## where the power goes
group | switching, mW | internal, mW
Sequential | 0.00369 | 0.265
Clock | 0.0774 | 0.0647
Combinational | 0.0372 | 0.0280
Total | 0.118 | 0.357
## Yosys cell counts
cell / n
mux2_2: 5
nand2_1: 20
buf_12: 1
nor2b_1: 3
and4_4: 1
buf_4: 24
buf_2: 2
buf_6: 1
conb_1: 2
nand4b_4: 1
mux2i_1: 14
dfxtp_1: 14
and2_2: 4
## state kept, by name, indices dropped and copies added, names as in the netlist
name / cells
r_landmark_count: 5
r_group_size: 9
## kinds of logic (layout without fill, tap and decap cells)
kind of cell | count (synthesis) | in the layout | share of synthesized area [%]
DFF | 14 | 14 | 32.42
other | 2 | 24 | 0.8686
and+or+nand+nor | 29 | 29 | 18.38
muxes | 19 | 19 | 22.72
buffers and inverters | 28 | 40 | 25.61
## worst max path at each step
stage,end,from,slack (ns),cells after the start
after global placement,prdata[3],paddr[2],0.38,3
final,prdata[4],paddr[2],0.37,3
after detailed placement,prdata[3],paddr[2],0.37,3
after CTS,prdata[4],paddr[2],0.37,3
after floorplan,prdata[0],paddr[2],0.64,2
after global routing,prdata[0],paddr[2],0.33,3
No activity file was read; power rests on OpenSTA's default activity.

---

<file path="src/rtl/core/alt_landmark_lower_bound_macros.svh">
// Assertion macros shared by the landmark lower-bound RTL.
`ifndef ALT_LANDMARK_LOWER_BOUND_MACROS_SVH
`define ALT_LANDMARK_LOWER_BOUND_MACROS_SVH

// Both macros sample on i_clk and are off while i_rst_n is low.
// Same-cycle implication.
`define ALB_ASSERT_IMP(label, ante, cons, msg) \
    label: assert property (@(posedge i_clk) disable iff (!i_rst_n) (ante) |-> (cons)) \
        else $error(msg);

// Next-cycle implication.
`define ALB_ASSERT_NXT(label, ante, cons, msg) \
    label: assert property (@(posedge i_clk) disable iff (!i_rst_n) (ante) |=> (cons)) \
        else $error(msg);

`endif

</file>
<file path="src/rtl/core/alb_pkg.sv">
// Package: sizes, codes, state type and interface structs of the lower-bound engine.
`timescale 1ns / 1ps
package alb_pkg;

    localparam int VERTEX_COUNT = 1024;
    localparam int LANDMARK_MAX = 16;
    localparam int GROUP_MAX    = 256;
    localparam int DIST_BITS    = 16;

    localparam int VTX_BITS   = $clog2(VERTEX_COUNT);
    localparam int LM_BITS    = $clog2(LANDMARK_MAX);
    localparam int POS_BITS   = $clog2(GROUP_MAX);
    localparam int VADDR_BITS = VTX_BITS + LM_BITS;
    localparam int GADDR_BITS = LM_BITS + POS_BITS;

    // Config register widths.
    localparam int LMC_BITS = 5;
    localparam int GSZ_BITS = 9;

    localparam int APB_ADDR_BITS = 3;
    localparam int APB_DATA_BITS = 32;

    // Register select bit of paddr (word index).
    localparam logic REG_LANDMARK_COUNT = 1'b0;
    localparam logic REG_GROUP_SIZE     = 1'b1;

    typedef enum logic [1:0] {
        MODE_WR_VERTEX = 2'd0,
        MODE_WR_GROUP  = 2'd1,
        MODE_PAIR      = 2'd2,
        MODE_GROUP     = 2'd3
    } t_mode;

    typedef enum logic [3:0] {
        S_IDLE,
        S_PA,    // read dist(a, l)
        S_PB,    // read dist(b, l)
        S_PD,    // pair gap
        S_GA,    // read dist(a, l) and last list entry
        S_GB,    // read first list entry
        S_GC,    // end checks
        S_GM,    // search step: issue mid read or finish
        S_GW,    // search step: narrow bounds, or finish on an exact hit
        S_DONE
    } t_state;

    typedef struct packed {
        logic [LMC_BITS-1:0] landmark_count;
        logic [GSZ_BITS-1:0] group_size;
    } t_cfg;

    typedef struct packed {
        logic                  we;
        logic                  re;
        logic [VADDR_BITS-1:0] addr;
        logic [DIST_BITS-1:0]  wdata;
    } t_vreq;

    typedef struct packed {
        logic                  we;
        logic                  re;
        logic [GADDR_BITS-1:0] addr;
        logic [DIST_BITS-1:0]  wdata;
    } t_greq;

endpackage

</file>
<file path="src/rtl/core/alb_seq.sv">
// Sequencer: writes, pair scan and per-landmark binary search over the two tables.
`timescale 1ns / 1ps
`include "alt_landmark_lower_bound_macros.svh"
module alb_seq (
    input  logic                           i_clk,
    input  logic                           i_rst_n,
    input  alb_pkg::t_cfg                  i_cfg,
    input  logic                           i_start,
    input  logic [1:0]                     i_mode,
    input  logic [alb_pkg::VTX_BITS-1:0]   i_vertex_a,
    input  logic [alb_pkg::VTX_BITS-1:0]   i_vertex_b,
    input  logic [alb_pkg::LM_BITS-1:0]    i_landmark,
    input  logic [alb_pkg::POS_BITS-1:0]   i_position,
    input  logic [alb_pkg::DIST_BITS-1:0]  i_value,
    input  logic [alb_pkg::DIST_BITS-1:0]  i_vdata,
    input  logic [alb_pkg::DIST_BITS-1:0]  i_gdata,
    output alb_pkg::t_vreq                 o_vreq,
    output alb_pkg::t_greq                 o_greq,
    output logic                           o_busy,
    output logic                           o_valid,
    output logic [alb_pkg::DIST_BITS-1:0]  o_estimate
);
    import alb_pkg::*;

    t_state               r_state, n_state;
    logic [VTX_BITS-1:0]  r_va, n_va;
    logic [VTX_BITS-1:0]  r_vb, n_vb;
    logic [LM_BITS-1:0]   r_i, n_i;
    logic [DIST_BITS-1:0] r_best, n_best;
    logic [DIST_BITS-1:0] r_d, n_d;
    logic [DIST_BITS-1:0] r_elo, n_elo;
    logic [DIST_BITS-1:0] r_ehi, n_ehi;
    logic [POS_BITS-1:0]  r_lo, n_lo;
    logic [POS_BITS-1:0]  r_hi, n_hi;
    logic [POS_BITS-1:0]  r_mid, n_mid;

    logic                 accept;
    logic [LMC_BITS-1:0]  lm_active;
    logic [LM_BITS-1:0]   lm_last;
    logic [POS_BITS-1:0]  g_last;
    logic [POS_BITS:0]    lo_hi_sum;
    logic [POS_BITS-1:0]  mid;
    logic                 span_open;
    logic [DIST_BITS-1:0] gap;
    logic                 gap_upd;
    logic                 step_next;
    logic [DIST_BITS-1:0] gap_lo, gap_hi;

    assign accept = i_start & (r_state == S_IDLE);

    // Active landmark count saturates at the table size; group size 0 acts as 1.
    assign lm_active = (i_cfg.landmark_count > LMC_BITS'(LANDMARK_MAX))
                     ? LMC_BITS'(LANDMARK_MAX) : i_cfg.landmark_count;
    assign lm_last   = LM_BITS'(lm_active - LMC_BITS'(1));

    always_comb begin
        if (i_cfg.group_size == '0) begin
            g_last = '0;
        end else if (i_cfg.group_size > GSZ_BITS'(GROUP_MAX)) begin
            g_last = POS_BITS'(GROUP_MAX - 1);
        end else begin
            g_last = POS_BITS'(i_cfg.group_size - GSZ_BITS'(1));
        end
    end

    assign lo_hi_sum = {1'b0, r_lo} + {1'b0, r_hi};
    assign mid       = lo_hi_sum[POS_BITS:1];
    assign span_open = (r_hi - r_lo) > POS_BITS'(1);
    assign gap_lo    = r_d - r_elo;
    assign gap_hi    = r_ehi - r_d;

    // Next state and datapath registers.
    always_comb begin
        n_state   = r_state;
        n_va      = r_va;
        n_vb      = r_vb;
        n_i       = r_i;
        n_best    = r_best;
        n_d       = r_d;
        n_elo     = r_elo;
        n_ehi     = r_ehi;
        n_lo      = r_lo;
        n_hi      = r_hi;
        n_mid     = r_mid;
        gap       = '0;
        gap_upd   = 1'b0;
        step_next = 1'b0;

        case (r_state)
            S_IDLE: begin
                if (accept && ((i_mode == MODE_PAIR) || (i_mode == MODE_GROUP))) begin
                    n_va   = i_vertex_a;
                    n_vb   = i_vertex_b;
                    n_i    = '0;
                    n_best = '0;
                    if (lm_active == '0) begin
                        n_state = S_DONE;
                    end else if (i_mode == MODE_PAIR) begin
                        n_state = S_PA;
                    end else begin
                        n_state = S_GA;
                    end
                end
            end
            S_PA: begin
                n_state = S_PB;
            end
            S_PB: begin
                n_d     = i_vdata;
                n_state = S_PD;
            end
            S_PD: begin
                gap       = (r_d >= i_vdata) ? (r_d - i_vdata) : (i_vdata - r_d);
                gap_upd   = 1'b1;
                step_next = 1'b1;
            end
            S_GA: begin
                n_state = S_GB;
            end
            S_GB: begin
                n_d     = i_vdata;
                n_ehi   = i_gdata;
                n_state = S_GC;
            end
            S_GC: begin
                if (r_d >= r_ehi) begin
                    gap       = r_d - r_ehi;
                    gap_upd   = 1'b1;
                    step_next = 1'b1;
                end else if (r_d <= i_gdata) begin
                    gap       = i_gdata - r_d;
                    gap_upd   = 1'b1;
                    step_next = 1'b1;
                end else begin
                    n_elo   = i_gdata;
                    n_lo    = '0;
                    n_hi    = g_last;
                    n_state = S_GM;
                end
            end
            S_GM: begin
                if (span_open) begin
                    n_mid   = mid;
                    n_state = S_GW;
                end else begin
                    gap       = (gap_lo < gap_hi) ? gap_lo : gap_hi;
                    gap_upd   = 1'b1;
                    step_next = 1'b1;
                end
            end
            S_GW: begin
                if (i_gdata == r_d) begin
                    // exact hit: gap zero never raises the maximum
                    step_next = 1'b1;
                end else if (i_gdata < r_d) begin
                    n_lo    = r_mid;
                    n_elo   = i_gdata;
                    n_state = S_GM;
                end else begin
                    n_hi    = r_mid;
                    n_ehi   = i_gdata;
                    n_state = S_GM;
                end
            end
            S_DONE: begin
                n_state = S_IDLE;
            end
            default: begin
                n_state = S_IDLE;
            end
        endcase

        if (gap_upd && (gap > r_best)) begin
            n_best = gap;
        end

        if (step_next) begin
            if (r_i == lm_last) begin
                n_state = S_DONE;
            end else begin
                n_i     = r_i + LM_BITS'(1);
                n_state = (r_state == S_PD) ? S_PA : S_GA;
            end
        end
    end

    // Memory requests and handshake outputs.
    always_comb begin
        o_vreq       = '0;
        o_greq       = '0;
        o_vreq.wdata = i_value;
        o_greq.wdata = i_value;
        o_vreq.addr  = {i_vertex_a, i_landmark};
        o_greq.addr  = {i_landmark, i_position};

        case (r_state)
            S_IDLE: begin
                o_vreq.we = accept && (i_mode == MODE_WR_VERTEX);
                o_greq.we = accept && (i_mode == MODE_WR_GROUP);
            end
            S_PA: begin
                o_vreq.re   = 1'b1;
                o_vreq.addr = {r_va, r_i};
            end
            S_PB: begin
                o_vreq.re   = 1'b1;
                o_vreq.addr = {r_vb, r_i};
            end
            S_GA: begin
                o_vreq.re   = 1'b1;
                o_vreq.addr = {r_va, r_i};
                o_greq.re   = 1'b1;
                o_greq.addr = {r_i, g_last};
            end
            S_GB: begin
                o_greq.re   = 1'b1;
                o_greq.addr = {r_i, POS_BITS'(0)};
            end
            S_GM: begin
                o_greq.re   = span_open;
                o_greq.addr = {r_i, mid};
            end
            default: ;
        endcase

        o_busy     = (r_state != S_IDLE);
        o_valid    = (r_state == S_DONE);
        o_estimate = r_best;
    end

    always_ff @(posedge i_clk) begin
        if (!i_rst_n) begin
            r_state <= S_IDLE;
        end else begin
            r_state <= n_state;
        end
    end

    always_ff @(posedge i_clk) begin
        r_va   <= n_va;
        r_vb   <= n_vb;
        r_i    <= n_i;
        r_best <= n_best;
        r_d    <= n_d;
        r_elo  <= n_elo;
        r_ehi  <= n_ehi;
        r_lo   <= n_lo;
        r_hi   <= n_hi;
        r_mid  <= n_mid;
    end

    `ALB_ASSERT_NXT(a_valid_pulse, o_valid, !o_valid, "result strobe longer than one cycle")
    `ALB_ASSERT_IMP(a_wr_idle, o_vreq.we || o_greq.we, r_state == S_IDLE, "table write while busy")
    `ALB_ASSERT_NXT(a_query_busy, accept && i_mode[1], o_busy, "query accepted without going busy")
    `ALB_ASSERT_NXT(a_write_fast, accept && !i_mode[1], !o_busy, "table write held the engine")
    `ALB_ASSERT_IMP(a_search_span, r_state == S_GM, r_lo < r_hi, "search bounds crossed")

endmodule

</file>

---

> ACTIVITY:
Reproduce exactly, and with no other material, the lines between those holding "and+or+nand+nor | 29 | 29 | 18.38" and "No activity file", inclusive.

> REPLY:
and+or+nand+nor | 29 | 29 | 18.38
muxes | 19 | 19 | 22.72
buffers and inverters | 28 | 40 | 25.61
## worst max path at each step
stage,end,from,slack (ns),cells after the start
after global placement,prdata[3],paddr[2],0.38,3
final,prdata[4],paddr[2],0.37,3
after detailed placement,prdata[3],paddr[2],0.37,3
after CTS,prdata[4],paddr[2],0.37,3
after floorplan,prdata[0],paddr[2],0.64,2
after global routing,prdata[0],paddr[2],0.33,3
No activity file was read; power rests on OpenSTA's default activity.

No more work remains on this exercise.